If QUIC takes much more importance in the future, the troubleshooting of the network engineers will be deeply modified. On the well-known Wireshark, it’s possible for a network engineer to troubleshoot all TCP exchanges: Detect packet loss, retransmission, congestion issues, out of order… With QUIC (without the session keys) most of the flows are encrypted and parameters used for the troubleshooting is hidden.

Take one example, a mobile user who was connected on Wifi and switches to LTE… He will change his IP address, and create a new session with 0-RTT (all encrypted), it’s impossible to determine that it is the same user without session keys.

All network monitoring solutions (NPMD) will be limited. SNI (Server Name Indication) that allows a middlebox to know the destination of the connection without decrypting the connection is no more possible in 0-RTT mode (due to TLS 1.3). Certificate analysis is impossible (due to TLS 1.3). The tracking of packet loss, latency, jitter, out of order, congestion window, etc. is impossible. The NPMD solution will just be able to analyze: throughput, packet rate, connection ID, TLS handshake (only for the first connection) and that’s all.

Currently none of the NPMD solutions have specific QUIC profile (follow QUIC connection ID…). If, in the enterprise space, the DNS evolves over QUIC it will become a nightmare to monitor DNS requests/responses. We can imagine the same kind of difficulties for all protocols which will migrate to QUIC.

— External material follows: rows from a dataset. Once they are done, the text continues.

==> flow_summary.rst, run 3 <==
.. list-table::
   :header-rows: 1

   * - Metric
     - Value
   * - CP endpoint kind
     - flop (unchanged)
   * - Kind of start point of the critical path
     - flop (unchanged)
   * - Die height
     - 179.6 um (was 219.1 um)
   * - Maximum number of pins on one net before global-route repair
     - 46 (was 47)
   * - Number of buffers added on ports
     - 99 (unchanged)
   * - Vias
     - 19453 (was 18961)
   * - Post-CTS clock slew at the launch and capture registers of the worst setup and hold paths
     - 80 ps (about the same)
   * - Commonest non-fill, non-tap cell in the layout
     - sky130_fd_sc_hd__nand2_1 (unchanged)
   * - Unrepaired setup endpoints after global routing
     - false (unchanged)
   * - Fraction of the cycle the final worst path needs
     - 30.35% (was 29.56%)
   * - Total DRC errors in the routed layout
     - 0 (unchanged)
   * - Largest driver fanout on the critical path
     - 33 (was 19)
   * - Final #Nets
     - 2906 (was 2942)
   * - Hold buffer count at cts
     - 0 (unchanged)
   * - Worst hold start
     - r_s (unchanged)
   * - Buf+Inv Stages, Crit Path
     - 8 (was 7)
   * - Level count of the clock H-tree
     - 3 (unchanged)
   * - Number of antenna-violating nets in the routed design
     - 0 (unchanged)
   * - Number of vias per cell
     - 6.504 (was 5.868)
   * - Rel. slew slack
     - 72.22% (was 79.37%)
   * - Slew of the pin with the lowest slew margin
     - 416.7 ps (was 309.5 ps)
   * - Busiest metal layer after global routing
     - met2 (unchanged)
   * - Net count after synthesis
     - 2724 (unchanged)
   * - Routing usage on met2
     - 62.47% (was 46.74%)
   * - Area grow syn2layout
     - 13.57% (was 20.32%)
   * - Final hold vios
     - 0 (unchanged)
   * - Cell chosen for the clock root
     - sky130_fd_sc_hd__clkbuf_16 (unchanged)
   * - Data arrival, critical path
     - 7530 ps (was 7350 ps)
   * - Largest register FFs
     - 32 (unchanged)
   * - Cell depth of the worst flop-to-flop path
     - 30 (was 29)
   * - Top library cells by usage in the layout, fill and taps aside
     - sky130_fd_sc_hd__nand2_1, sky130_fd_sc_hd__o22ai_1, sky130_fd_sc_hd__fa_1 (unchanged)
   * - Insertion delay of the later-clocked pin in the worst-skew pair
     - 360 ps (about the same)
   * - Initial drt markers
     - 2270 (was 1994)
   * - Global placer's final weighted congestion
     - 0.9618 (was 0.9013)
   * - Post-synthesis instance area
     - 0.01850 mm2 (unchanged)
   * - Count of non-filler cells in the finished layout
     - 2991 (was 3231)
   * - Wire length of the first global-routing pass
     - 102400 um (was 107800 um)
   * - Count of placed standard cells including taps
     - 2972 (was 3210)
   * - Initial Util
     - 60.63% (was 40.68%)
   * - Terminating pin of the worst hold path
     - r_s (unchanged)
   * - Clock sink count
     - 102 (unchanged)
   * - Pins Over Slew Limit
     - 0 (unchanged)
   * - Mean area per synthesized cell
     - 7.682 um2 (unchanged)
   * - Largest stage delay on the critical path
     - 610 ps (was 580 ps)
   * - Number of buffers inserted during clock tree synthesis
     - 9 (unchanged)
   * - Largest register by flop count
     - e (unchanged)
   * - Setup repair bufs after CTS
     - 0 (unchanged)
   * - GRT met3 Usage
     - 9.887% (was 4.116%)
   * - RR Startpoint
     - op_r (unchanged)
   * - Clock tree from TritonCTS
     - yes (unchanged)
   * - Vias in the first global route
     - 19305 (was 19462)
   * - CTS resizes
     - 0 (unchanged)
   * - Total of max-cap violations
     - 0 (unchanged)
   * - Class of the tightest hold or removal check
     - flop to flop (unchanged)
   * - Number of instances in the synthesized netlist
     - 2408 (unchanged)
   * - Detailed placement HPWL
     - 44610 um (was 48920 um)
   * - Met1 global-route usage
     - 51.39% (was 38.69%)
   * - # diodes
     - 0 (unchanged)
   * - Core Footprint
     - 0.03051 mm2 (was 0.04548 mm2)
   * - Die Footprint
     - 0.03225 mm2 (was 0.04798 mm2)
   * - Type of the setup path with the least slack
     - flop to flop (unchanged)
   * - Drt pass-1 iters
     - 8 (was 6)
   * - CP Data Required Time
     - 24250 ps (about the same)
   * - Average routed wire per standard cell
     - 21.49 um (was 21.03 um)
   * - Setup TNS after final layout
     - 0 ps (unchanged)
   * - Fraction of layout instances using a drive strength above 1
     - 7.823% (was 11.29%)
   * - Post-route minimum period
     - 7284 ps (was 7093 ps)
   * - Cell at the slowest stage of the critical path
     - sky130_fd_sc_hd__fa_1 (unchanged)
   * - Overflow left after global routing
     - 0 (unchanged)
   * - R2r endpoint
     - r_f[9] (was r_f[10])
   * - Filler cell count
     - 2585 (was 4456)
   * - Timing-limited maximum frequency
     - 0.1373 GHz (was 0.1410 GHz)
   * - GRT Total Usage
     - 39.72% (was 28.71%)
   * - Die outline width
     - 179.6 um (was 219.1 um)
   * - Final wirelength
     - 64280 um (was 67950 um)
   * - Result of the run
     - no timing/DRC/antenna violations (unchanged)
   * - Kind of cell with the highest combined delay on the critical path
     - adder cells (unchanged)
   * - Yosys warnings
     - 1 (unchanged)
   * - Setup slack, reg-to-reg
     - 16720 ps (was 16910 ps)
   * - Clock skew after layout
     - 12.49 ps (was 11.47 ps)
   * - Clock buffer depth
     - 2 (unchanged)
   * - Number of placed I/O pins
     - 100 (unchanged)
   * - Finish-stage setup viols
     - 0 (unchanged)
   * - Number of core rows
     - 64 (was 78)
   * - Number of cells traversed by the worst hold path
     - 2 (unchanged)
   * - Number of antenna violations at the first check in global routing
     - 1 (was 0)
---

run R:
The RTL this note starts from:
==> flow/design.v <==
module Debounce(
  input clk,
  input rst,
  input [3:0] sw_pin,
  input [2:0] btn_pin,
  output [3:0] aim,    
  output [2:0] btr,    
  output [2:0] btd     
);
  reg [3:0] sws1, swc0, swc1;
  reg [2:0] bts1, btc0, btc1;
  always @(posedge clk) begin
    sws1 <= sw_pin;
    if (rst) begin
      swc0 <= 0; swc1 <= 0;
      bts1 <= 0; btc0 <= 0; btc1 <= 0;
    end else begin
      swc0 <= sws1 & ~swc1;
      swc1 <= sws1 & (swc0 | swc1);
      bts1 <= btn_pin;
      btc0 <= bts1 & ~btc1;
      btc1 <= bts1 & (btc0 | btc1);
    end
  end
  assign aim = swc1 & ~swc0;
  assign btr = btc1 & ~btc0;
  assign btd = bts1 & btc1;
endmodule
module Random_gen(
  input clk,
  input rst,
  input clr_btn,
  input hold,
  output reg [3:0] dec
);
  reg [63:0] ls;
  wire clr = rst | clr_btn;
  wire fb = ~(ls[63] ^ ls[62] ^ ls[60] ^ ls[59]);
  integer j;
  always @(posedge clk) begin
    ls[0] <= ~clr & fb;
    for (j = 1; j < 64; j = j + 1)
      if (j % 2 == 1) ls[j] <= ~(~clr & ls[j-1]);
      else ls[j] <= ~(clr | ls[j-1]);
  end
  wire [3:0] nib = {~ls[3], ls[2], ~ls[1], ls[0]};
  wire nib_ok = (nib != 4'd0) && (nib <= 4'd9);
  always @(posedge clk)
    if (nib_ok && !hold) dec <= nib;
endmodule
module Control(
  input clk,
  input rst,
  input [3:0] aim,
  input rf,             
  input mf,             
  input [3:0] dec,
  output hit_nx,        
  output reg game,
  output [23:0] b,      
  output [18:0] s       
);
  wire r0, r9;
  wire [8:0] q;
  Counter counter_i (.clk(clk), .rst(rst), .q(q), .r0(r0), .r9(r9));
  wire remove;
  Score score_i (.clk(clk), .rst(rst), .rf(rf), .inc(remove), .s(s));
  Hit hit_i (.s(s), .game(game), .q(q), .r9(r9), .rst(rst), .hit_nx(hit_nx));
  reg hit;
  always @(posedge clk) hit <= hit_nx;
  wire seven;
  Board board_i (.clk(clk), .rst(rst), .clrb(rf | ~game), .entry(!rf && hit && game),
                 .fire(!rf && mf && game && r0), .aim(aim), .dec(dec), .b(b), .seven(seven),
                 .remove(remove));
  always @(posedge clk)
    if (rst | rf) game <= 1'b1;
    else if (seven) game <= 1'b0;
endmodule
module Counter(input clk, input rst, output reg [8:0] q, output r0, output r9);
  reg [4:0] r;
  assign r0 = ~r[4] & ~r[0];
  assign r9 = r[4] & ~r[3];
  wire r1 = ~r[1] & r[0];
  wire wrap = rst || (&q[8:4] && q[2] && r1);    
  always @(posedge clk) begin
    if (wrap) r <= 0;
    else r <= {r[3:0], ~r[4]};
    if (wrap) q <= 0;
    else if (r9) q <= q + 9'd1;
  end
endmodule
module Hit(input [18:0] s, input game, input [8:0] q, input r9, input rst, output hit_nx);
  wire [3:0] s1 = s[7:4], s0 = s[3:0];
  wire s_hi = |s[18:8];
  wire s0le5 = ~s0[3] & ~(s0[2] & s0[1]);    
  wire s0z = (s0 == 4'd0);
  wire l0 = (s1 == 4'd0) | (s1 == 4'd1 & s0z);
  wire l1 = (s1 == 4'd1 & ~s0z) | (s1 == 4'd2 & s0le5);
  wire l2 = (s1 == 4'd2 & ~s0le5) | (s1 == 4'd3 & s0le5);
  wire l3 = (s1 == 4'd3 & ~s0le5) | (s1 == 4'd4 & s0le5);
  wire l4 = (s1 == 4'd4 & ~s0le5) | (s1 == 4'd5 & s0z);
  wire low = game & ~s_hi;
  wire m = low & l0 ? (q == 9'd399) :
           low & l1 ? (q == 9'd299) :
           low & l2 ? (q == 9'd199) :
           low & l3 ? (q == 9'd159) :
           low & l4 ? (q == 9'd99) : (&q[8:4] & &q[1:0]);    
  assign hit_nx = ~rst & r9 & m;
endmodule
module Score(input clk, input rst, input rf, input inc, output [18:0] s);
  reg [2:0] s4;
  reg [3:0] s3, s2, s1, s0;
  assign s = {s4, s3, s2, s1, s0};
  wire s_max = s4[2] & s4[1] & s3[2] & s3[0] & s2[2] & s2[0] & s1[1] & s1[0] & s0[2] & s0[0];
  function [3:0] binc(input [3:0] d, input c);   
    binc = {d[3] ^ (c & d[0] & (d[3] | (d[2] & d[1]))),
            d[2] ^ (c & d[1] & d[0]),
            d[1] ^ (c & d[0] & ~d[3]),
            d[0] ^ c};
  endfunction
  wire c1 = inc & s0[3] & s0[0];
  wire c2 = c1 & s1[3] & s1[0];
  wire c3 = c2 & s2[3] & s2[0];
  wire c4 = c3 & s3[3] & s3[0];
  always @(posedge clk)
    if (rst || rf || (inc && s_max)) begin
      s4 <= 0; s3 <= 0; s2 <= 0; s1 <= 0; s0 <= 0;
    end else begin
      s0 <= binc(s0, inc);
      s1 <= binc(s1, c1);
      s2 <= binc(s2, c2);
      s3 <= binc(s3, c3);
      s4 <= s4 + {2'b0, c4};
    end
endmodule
Source: an optimization exercise on an open RTL-to-GDS flow (aim: a short achievable clock period and few clock cycles). Production flows keep margins and buffers that such runs may drop.
In this exercise RTL edits were held to simulation tests only and were not proved equivalent to the original.

==> design/flow/design.v <==
module CHIP(clk,
            rst_n,
            mem_wen_D,
            mem_addr_D,
            mem_wdata_D,
            mem_rdata_D,
            mem_addr_I,
            mem_rdata_I);
    input         clk, rst_n ;
    output        mem_wen_D  ;
    output [31:0] mem_addr_D ;
    output [31:0] mem_wdata_D;
    input  [31:0] mem_rdata_D;
    output [31:0] mem_addr_I ;
    input  [31:0] mem_rdata_I;
    reg    [31:0] PC          ;              
    reg    [31:0] PC_nxt      ;              
    wire          regWrite    ;              
    wire   [ 4:0] rs1, rs2, rd;              
    wire   [31:0] rs1_data    ;              
    wire   [31:0] rs2_data    ;              
    wire   [31:0] rd_data     ;              
	wire [31 : 0] PC_nxt_wire;
	wire[31 : 0] mux_for_jump;  
	reg [31 : 0] PC_plusfour;
	reg [31 : 0] PC_shift;
	reg [31 : 0] jump_address;
	integer i;
    wire Branch_control;
    wire MemRead_control;
    wire MemWrite_control;
	wire  [1 : 0] MemtoReg_control;
    wire  [1 : 0] MemtoReg_control_reg;
    wire  [1 : 0] ALUOp_control;
    wire ALUSrc_control_1;
    wire ALUSrc_control_2;
    wire jump_select;
    wire [31 : 0] imm_gen_output;
    wire [3 : 0]  ALU_operation;
    wire [31 : 0] ALU_input_1;
    wire [31 : 0] ALU_input_2;
    wire ALU_zero;
    wire [31 : 0] ALU_output;
    wire muldiv_ready;
	reg muldiv_valid;
	assign rs1 = mem_rdata_I[19 : 15];
    assign rs2 = mem_rdata_I[24 : 20];
    assign rd = mem_rdata_I[11 : 7];
	assign mem_wen_D = MemWrite_control;
    assign mem_addr_D = ALU_output; 
    assign mem_wdata_D = rs2_data;
    reg [31 : 0] mem_addr_I_reg;
    assign mem_addr_I = mem_addr_I_reg;
    reg [1 : 0] state;
    reg [1 : 0] state_nxt;
	always @(*)
    begin
        if ((state == 2'd2))
        begin
            mem_addr_I_reg = PC - 4;
			PC_nxt = PC_nxt_wire;
            PC_nxt = PC_nxt - 4;
        end
        else
        begin
            mem_addr_I_reg = PC;
			PC_nxt = PC_nxt_wire;
        end
    end
    reg_file reg0(                           
        .clk(clk),                           
        .rst_n(rst_n),                       
        .wen(regWrite),                      
        .a1(rs1),                            
        .a2(rs2),                            
        .aw(rd),                             
        .d(rd_data),                         
        .q1(rs1_data),                       
        .q2(rs2_data));                      
    Control Control (
        .rst_n(rst_n),
        .Op_input(mem_rdata_I[6 : 0]),
        .Branch_output(Branch_control),
        .MemRead_output(MemRead_control),
        .MemWrite_output(MemWrite_control),
        .MemtoReg_output(MemtoReg_control),
        .ALUOp_output(ALUOp_control),
        .ALUSrc_output_1(ALUSrc_control_1),
        .ALUSrc_output_2(ALUSrc_control_2),
        .RegWrite_output(regWrite),
        .jump_select_output(jump_select)
    );
    Sign_Extend Sign_Extend(
        .rst_n(rst_n),
        .inst_input (mem_rdata_I[31 : 0]),
        .imm_output (imm_gen_output)
    );
    MUX_2_to_1 MUX_reg_to_ALU(
        .data1_input(rs1_data),
        .data2_input(PC),
        .select_input(ALUSrc_control_1),
        .data_output(ALU_input_1)                 
    );
    MUX_2_to_1 MUX_reg_to_ALU_1(
        .data1_input(rs2_data),
        .data2_input(imm_gen_output),
        .select_input(ALUSrc_control_2),
        .data_output(ALU_input_2)                 
    );
    ALU_Control ALU_Control(
        .rst_n(rst_n),
        .ALUControl_op_input(ALUOp_control),
        .ALUControl_instruction_input(mem_rdata_I[31 : 0]),
        .ALUControl_output(ALU_operation)    
    );
    ALU ALU(
        .clk(clk),
        .rst_n(rst_n),
        .ALU_input_1(ALU_input_1),
        .ALU_input_2(ALU_input_2),
        .ALU_control_op_input(ALU_operation),
        .muldiv_valid(muldiv_valid),
        .muldiv_ready(muldiv_ready),
        .ALU_zero(ALU_zero),
        .ALU_output(ALU_output)
    );
    MUX_3_to_1 MUX_mem_to_reg(
        .data1_input(ALU_output),
        .data2_input(mem_rdata_D),
        .data3_input(PC_plusfour),                  
        .select_input(MemtoReg_control),
        .data_output(rd_data)            
    );
    wire branch_select;
    assign branch_select = Branch_control & ALU_zero;
	MUX_2_to_1 MUX_branch(
        .data1_input(PC_plusfour),
        .data2_input(PC_shift),
        .select_input(branch_select),
        .data_output(mux_for_jump)               
    );
	MUX_2_to_1 MUX_jump(
        .data1_input(mux_for_jump),
        .data2_input(ALU_output),
        .select_input(jump_select),
        .data_output(PC_nxt_wire)               
    );
	reg [5 : 0] counter;
	reg [5 : 0] counter_nxt;
	parameter IDLE = 2'd0;
    parameter SINGLE  = 2'd1;
    parameter MULTIPLE  = 2'd2;
    parameter OUT = 2'd3;
	always @(*) begin
		case(state)
			IDLE : begin
				case(ALU_operation)
					1 : begin
						state_nxt = SINGLE;
						muldiv_valid = 0;
					end
					2 : begin
						state_nxt = SINGLE;
						muldiv_valid = 0;
					end
					3 : begin
						state_nxt = SINGLE;
						muldiv_valid = 0;
					end
					4 : begin
						state_nxt = SINGLE;
						muldiv_valid = 0;
					end
					5 : begin
						state_nxt = SINGLE;
						muldiv_valid = 0;
					end
					6 : begin
						state_nxt = MULTIPLE;
						muldiv_valid = 1;
					end
					7 : begin
						state_nxt = MULTIPLE;
						muldiv_valid = 1;
					end
					default : begin
						state_nxt = state;
						muldiv_valid = 0;
					end
				endcase
			end
			SINGLE : begin
				case(ALU_operation)
					1 : begin
						state_nxt = IDLE;
						muldiv_valid = 0;
					end
					2 : begin
						state_nxt = IDLE;
						muldiv_valid = 0;
					end
					3 : begin
						state_nxt = IDLE;
						muldiv_valid = 0;
					end
					4 : begin
						state_nxt = IDLE;
						muldiv_valid = 0;
					end
					5 : begin
						state_nxt = IDLE;
						muldiv_valid = 0;
					end
					6 : begin
						state_nxt = MULTIPLE;
						muldiv_valid = 1;
					end
					7 : begin
						state_nxt = MULTIPLE;
						muldiv_valid = 1;
					end
					default : begin
						state_nxt = state;
						muldiv_valid = 0;
					end
				endcase
			end
			MULTIPLE : begin
				if(counter == 33)begin
					state_nxt = IDLE;
					muldiv_valid = 0;
				end
				else begin
					state_nxt = MULTIPLE;
					muldiv_valid = 0;
				end
			end
			default : begin
				state_nxt = state;
				muldiv_valid = 0;
			end
		endcase
	end
	always@(*)begin
		case(state_nxt)
			MULTIPLE : begin
				counter_nxt = counter+1;
			end
			default:begin
				counter_nxt = 0;
			end
		endcase
	end
	always@(*)begin
		PC_plusfour = PC + 4;
		PC_shift = PC + imm_gen_output;
	end
	always@(*)begin
		for(i=28; i<=31; i=i+1)begin
			jump_address[i] = PC_plusfour[i];
		end
		for(i=0; i<=25; i=i+1)begin
			jump_address[i+2] = mem_rdata_I[i];
		end
		for(i=0; i<=1; i=i+1)begin
			jump_address[i] = 0;
		end
	end
    always @(posedge clk or negedge rst_n) begin
        if (!rst_n) begin
            PC <= 32'h00010000;  
            state <= IDLE;
			counter <= 0;
        end
        else begin
            PC <= PC_nxt;
            state <= state_nxt;
			counter <= counter_nxt;
        end
    end
endmodule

Impact on security equipment

QUIC also has a huge impact on network security devices. It’s why all security devices providers will slow down the deployment of QUIC.

Firewall

  • Checkpoint: NO QUIC security profile. (Recommended to block it)
  • Cisco: NO QUIC security profile.
  • Palo Alto: NO QUIC security profile. (Recommended to block it)
  • Fortinet: NO QUIC security profile. (Recommended to block it)
  • Stormshield: NO QUIC security profile.

All main firewall brands do not yet support the QUIC protocol. The protocols represented 5% when it was still in draft and now 25% (and growing), so it definitely looks like a lack of anticipation from these actors.

Proxy

F5: Already supported.

Conclusion

F5’s article conclusion

QUIC has broad industry support and the potential to be the basis of most applications that deliver business value over the internet. Anyone delivering applications over the internet should start thinking about how their operations should change to reflect the new threats and opportunities that these protocols bring.

This is also a good conclusion for this analysis.